In modern India, where children were bought and sold for marriage through the newspaper, a girl's chance of a wealthy match improved sharply if she had been to a convent. The scramble gave a new word to the language. A matrimonial ad in the Sunday papers, after describing the bride-to-be as very fair, beautiful and homely (meaning house-trained), clinched the business with convented. Naturally, convents multiplied across the country, most without the trace of a nun, and one of them named, memorably, BLONDIE CONVENT (I. Allan Sealy, Trotternama)

It’s one of the most fabled lines in LSR history, passed down from batch to batch and teacher to student. The matrimonial ads, which after asking for a ‘homely, convented girl’ state categorically and firmly: LSR girls need not apply. That line has been quoted with pride by several women, glorying in the fact that their minds are considered too unconventional to fit in with the typical Indian bride mentality. (Article about Lady Shri Ram College, New Delhi in the Indian Express, November 12, 2005)
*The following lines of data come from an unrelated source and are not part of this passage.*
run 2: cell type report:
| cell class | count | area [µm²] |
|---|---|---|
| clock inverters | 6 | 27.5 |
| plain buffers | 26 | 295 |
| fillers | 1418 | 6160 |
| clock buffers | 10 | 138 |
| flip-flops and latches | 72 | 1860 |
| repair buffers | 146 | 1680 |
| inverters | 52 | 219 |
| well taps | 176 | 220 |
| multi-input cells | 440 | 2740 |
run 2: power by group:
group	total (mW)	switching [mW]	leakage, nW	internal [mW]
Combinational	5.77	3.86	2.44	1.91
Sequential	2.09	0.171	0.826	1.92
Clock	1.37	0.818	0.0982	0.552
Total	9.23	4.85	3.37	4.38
--- config.mk ---
export PLATFORM = sky130hd
export DESIGN_NAME = rail_trig_ctrl
export DESIGN_NICKNAME = d
export VERILOG_FILES = /design/src/rtl/rtc_pkg.sv /design/src/rtl/rtc_shut_cnt.sv /design/src/rtl/rtc_gate_chan.sv /design/src/rtl/rtc_release_timer.sv /design/src/rtl/rail_trig_ctrl.sv
export SDC_FILE = /design/constraint.sdc
export NUM_CORES = 1
export LEC_CHECK = 0
export ABC_AREA = 0
export BUFFER_PORTS_ARGS = -buffer_cell sky130_fd_sc_hd__buf_2
export CORE_MARGIN = 2
export CORE_UTILIZATION = 35
export DETAILED_ROUTE_END_ITERATION = 8
export RECOVER_POWER = 50
export SLEW_MARGIN = 20
export SYNTH_ARGS = -nofsm -noshare
export SYNTH_HDL_FRONTEND = slang
export SYNTH_HIERARCHICAL = 1
export SYNTH_SLANG_ARGS = --single-unit
--- constraint.sdc ---
create_clock -name clk -period 1.7 [get_ports clk]
set_input_delay 0.17 -clock clk [delete_from_list [all_inputs] [get_ports clk]]
set_output_delay 0.17 -clock clk [all_outputs]
set_load 0.1 [all_outputs]
--- src/rtl/rtc_pkg.sv ---
package rtc_pkg;

   // Shutdown delay in cycles for channel idx: the highest channel first.
   function automatic int unsigned off_delay(input int unsigned idx,
                                             input int unsigned nch,
                                             input int unsigned base,
                                             input int unsigned step);
      return base + (nch - 1 - idx) * step;
   endfunction

   function automatic int unsigned cnt_width(input int unsigned maxval);
      return (maxval < 2) ? 1 : $clog2(maxval + 1);
   endfunction

endpackage

--- src/rtl/rtc_shut_cnt.sv ---
module rtc_shut_cnt #(
   parameter int unsigned CW   = 4,
   parameter int unsigned MAXV = 11
) (
   input  logic          clk,
   input  logic          arst_n,
   input  logic          enable_n,
   output logic [CW-1:0] count
);
   localparam logic [CW-1:0] LIM = CW'(MAXV);

   always_ff @(posedge clk or negedge arst_n) begin
      if (!arst_n)
         count <= '0;
      else if (!enable_n)
         count <= '0;
      else if (count != LIM)
         count <= count + 1'b1;
   end

   a_r8_count_clears: assert property (@(posedge clk) disable iff (!arst_n)
      !enable_n |=> (count == '0));
   a_r8_count_bounded: assert property (@(posedge clk) disable iff (!arst_n)
      count <= LIM);
endmodule

--- src/rtl/rtc_gate_chan.sv ---
module rtc_gate_chan #(
   parameter int unsigned CW  = 4,
   parameter int unsigned DLY = 2
) (
   input  logic          clk,
   input  logic          arst_n,
   input  logic          enable_n,
   input  logic          uv_ok,
   input  logic [CW-1:0] sd_count,
   output logic          gate_en
);
   localparam logic [CW-1:0] LAST = CW'(DLY - 1);

   logic keep;
   assign keep = (sd_count < LAST);

   always_ff @(posedge clk or negedge arst_n) begin
      if (!arst_n)
         gate_en <= 1'b0;
      else if (!enable_n)
         gate_en <= uv_ok;
      else
         gate_en <= gate_en & uv_ok & keep;
   end

   a_r2_follow_uv: assert property (@(posedge clk) disable iff (!arst_n)
      !enable_n |=> (gate_en == $past(uv_ok)));
   a_r9_stay_off: assert property (@(posedge clk) disable iff (!arst_n)
      (enable_n && !gate_en) |=> !gate_en);
   a_r10_uv_drop_off: assert property (@(posedge clk) disable iff (!arst_n)
      (enable_n && !uv_ok) |=> !gate_en);
endmodule

--- src/rtl/rtc_release_timer.sv ---
module rtc_release_timer #(
   parameter int unsigned DLY = 150000,
   parameter int unsigned TW  = 18
) (
   input  logic clk,
   input  logic arst_n,
   input  logic ready,
   output logic release_q
);
   localparam logic [TW-1:0] LIM  = TW'(DLY);
   localparam logic [TW-1:0] NEAR = TW'(DLY - 1);

   logic [TW-1:0] run;

   always_ff @(posedge clk or negedge arst_n) begin
      if (!arst_n) begin
         run       <= '0;
         release_q <= 1'b0;
      end else begin
         if (!ready)
            run <= '0;
         else if (run != LIM)
            run <= run + 1'b1;
         release_q <= ready && (run >= NEAR);
      end
   end

   a_r4_drop_on_loss: assert property (@(posedge clk) disable iff (!arst_n)
      !ready |=> !release_q);
   a_r3_rise_needs_ready: assert property (@(posedge clk) disable iff (!arst_n)
      $rose(release_q) |-> $past(ready));
endmodule

--- src/rtl/rail_trig_ctrl.sv ---
module rail_trig_ctrl #(
   parameter int unsigned NUM_CH   = 4,
   parameter int unsigned RST_DLY  = 150000,
   parameter int unsigned OFF_BASE = 1000,
   parameter int unsigned OFF_STEP = 1000
) (
   input  logic              clk,
   input  logic              arst_n,
   input  logic              enable_n,
   input  logic [NUM_CH-1:0] uv_ok,
   input  logic [NUM_CH-1:0] gate_full,
   output logic [NUM_CH-1:0] gate_en,
   output logic              rst_out_n
);
   import rtc_pkg::*;

   localparam int unsigned MAX_OFF = off_delay(0, NUM_CH, OFF_BASE, OFF_STEP);
   localparam int unsigned SCW     = cnt_width(MAX_OFF);
   localparam int unsigned TW      = cnt_width(RST_DLY);

   if (NUM_CH < 1) begin : g_bad_nch
      $error("rail_trig_ctrl: NUM_CH must be at least 1");
   end
   if (RST_DLY < 1) begin : g_bad_rst
      $error("rail_trig_ctrl: RST_DLY must be at least 1");
   end
   if (OFF_BASE < 1) begin : g_bad_off
      $error("rail_trig_ctrl: OFF_BASE must be at least 1");
   end

   logic [SCW-1:0] sd_count;
   logic           ready;

   rtc_shut_cnt #(.CW(SCW), .MAXV(MAX_OFF)) u_shut (
      .clk      (clk),
      .arst_n   (arst_n),
      .enable_n (enable_n),
      .count    (sd_count)
   );

   for (genvar i = 0; i < NUM_CH; i++) begin : g_ch
      rtc_gate_chan #(
         .CW  (SCW),
         .DLY (off_delay(i, NUM_CH, OFF_BASE, OFF_STEP))
      ) u_chan (
         .clk      (clk),
         .arst_n   (arst_n),
         .enable_n (enable_n),
         .uv_ok    (uv_ok[i]),
         .sd_count (sd_count),
         .gate_en  (gate_en[i])
      );
   end

   assign ready = !enable_n && (&uv_ok) && (&gate_en) && (&gate_full);

   rtc_release_timer #(.DLY(RST_DLY), .TW(TW)) u_timer (
      .clk       (clk),
      .arst_n    (arst_n),
      .ready     (ready),
      .release_q (rst_out_n)
   );

   a_r7_reset_while_disabled: assert property (@(posedge clk) disable iff (!arst_n)
      enable_n |=> !rst_out_n);
   a_r5_uv_loss_resets: assert property (@(posedge clk) disable iff (!arst_n)
      !(&uv_ok) |=> !rst_out_n);
   a_r6_others_hold: assert property (@(posedge clk) disable iff (!arst_n)
      (!enable_n && (uv_ok == $past(uv_ok))) |=> (gate_en == $past(uv_ok)));
endmodule

==> results.yml <==
global_routing:
  grt_max_degree: 36
  antenna_found_initial: 0
  grt_pass1_vias: 1621
  grt_pass1_wl_mm: 7.42
  grt_use_total: 0.148
  gr-total-overflow: 0
clock_network:
  numCtsBuffers: 5
  cts.path.max_buffers: 2
  post_cts_buffers: 0
  insertion_delay_ps: 290
  clock-root-buffer: "clkbuf_8"
  cts.clk_slew.worst_paths_ps: 70
  cts.sinks: 35
  tritoncts: "done"
  htree_levels: 2
synth:
  synthFlopType: "dfrtp_1"
  ys_ff_latch: 35
  yosysWarnings: 6
  syn_area_um2: 2010
  synth_edf_count: 0
  synth-seq-area-share: 0.435
  synth.distinct_cells: 43
  synth.avg_cell_area_um2: 9.54
  async_reset_ff_frac: 1.00
  syn_nets: 226
  synthCells: 211
finish:
  drive_gt1_frac: 0.196
  multi_input_area_um2: 1080
  final_area_um2: 2370
  fill_cells: 536
  seqCellArea_um2: 891
  nets: 259
  num_antenna_cells: 0
  syn_to_final_growth_pct: 18.0
hold_path:
  min_path_type: "primary input to flop"
  min_path_cells: 2
  min_from: "uv_ok[1]"
  worstHoldEndpoint: "g_ch[1].u_chan/gate_en$_DFF_PN0_"
setup_path:
  critPathKind: "flop to flop"
  start_kind: "flop"
  crit-reg2reg-capture: "u_shut/count[11]$_DFFE_PN0P_"
  r2r_setup_slack_ps: 170
  ff2ff_path_depth: 4
  crit_start: "u_shut/count[5]$_DFFE_PN0P_"
  worstSetupEndpointType: "flop"
  arrival_ps: 1740
  required_ps: 1910
  r2r-start: "u_shut/count[5]$_DFFE_PN0P_"
  critical_path.max_fanout: 12
power:
  power_density_nw_per_um2: 677
  leakage_nw: 1.02
  ir_drop_uv: 337
floorplanning:
  start_util: 0.363
  die_h_um: 79.8
  die_x_um: 79.8
  ios: 16
  dieArea_um2: 6370
  coreArea_um2: 5540
  rows: 27
timing:
  report.final.slew_viol_count: 0
  hold_viol_final: 0
  finalClockSkew_ps: 5.68
  setup_viol: 0
  tns_ps: 0
  hold_ws_ps: 118
  finalCriticalPeriod_ps: 1530
  relSlewSlack: 0.410
  worstMarginPinSlew_ps: 884
  period_share: 0.900
  rsz0062_at_grt: "no"
  max_freq_mhz: 654
drt:
  drt_iter0_markers: 143
  drc: 0
  ant_nets: 0
  drt-pass1-iter-count: 4
  avgRoutedWirePerCell_um: 13.7
  vias: 1671
  totalWireLength_mm: 4.36
  vias_per_cell: 5.27
placed_design:
  gp_congestion: 0.775
  dpl.hpwl_mm: 3.02
  portBuffers: 15
  place_area_um2: 2290
run:
  cap_violations: 0
run_status:
  status: "complete, no violations"
[where the power goes]
group	internal, mW	leakage (nW)	switching (mW)
registers	0.849	0.476	0.0107
clock network	0.286	0.0412	0.308
logic	0.0417	0.508	0.112
[metal layers]
layer / up-vias / share of wire / track usage
li1: 833 / - / -
met1: 820 / 0.48 / 0.187
met2: 13 / 0.49 / 0.246
met3: 5 / 0.021 / 0.0339
met4: 0 / 0.013 / 0.0559
met5: - / 0 / 0
[worst max-delay path, stage by stage, from the launching register on]
cell,delay (ps)
dfrtp_1,470
nand4_1,130
buf_4,190
or4_1,520
a21oi_1,150
[flip-flops by register name, summed over array words and instances (netlist names)]
| register | cells |
|---|---|
| u_timer/release_q | 1 |
| u_timer/run | 18 |
| u_shut/count | 12 |
| g_ch.u_chan/gate_en | 4 |
[cells in the mapped netlist, drive strengths merged, types with 2 or more instances]
cell type  count  area, um2
nand4b         2       17.5
o31ai          4       30.0
a21oi         10       50.1
ha             4       50.1
nand3b         2       15.0
and4           2       17.5
nand3         17        103
inv           12       45.0
or3            6       38.8
nor4           7       71.3
nor2           6       22.5
nand4          8       65.1
and2          10       62.6
xnor2          4       35.0
nand2         22       82.6
mux2i          7       70.1
or4            3       22.5
xor2           8       70.1
dfrtp         35        876
and3           6       38.8
o21ai         11       55.1
clkbuf         2       7.51
nand2b         3       18.8
o311a          3       30.0
nor3           6       30.0
[repair_timing]
item                                    4_1_cts  5_1_grt
endpoints found under the hold margin        35        0
endpoints found under the setup margin        0        0
resized for setup                             0        0
hold buffers                                  1        0
[worst max path at each step]
stage | slack, ps | to | cells past startpoint
5_1_grt | 70 | u_timer/run[16]$_DFFE_PN0P_ | 5
3_3_place_gp | 240 | u_shut/count[11]$_DFFE_PN0P_ | 4
4_1_cts | 180 | u_shut/count[11]$_DFFE_PN0P_ | 4
3_5_place_dp | 230 | u_shut/count[10]$_DFFE_PN0P_ | 4
6_report | 170 | u_shut/count[11]$_DFFE_PN0P_ | 4
2_1_floorplan | 10 | u_timer/run[16]$_DFFE_PN0P_ | 5
[cell type report]
type / count / area share
clock inverters: 2 / 0.00527
repair buffers: 29 / 0.0743
inverters: 13 / 0.0205
well taps: 72 / 0.0379
clock buffers: 6 / 0.0306
flip-flops and latches: 35 / 0.375
multi-input cells: 160 / 0.456
[stage by stage]
step                      setup WS, ps  cells  power (mW)  utilization
after CTS                          182    317        1.63        0.430
after global routing              70.2    317        1.69        0.429
final                              170    317        1.61        0.429
after floorplan                   12.7    211       0.962            -
after detailed placement           231    308        1.03        0.413
after global placement             238    308        1.03        0.413
[cell families after synthesis]
family,count (synthesis),synth area share
AND/OR/NAND/NOR,102,0.311
AO/OA/AOI/OAI,35,0.111
flip-flops,35,0.435
buffers and inverters,16,0.0305
XOR/XNOR,12,0.0522
multiplexers,7,0.0348
adder cells (fa/ha/maj),4,0.0249
[layout by cell type, fill, tap and decap left out, types with 2 or more instances in the layout]
master,count
a21oi_1,10
and2_1,10
and3_1,5
and4_1,2
buf_2,15
buf_4,11
clkbuf_1,2
clkbuf_8,5
dfrtp_1,31
dfrtp_4,4
ha_1,4
inv_1,12
mux2i_1,7
nand2_1,22
nand2b_1,3
nand3_1,15
nand3b_1,2
nand4_1,7
nand4b_1,2
nor2_1,6
nor3_1,6
nor4_1,4
nor4_4,2
o21ai_0,11
o311a_1,3
o31ai_1,4
or3_1,5
or4_1,3
xnor2_1,4
xor2_1,8
Note: power is estimated with default switching activity, not from simulation.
Now we all know, in most parts of our country, particularly the north, a “convent” is just a general way to describe an English-medium school. In Punjab, you can often find a St Kabir Convent, a Guru Gobind Singh Convent, or some place else, a Maharishi Dayanand Convent. But a Lohia Convent? You name an English-medium school after a man who dedicated his life to throwing English-medium schooling, an instrument of colonialism, out of this country? And you do it in the heart of Lohia-land? (Shekhar Gupta, Indian Express, May 15, 2009)

We are against foreign missionaries but we open money-minting schools with such names as St. John Convent and even Durga Charan Convent. A few years ago a young lady gravely said to my late aunt Hamida Begum, "You have such a large house lying vacant in the country. Why don't you open St. Hamida Convent in it?" (Qurratulain Hyder,'Ignorance is not bliss', The Times of India Sunday Review, July 6 1997)

May 10, 2009

After Ayaram

The Indian Express compiles a lexicon of political jargon for this year's Indian general election. Excerpts:
108 kuien kuien kuien: A phrase popularised by Chief Minister YSR Reddy to remind people of his Rajiv Gandhi Arogyasri Scheme, which involves participation by private sector hospitals to bring medical care to the poor. The numbers 108 and 104 (for cities and rural areas) are what you need to dial for an ambulance which carts the patient to the nearest hospital. The ‘kuein kuein kuein’ was used effectively by YSR to mimic the siren.

Ruler: When Punjab politicians say ‘ruler’, what they mean is ‘rural’. Call it a Freudian slip or a malapropism, but most of the prominent leaders of the state, including the chief minister, say: “Aaj ruler areas vich rally haigi (today there is a rally in rural areas).” The word has caught on: people in these ‘ruler areas’ think ‘ruler’ means village.

Cover: This elections, ‘cover’ means a variety of gifts distributed to voters either early in the morning or late in the night—when it’s safe from election observers and rival party cadres. The word was coloured to mean bribe after voters in some areas received crisp Rs 500 notes recently. Even when the gift becomes saris or tokens for liquor, the question now is: “Did you get the cover?”

Mahal factor: The phrase is often used to underline the importance of the Scindia family in the electoral politics of the Gwalior-Guna-Shivpuri region. When a representative of the erstwhile royal family is contesting, the mahal (palace) factor comes into play directly. When a Scindia is not in the fray, a representative backed by the family, irrespective of the political divide, is believed to benefit from the M factor.

Yeddy-Reddy-Cheddy: This is a reference to the power triumvirate within the BJP in Karnataka—Chief Minister B.S. Yeddyurappa, the Reddys (mining barons from Bellary) and the khaki shorts (cheddy or chaddi) of the RSS. The phrase emerged in the opposition Congress camp and was used by former chief minister S. Bangarappa (now in the Congress) in the course of his electoral battle with Yeddyurappa’s son B.Y. Raghavendra.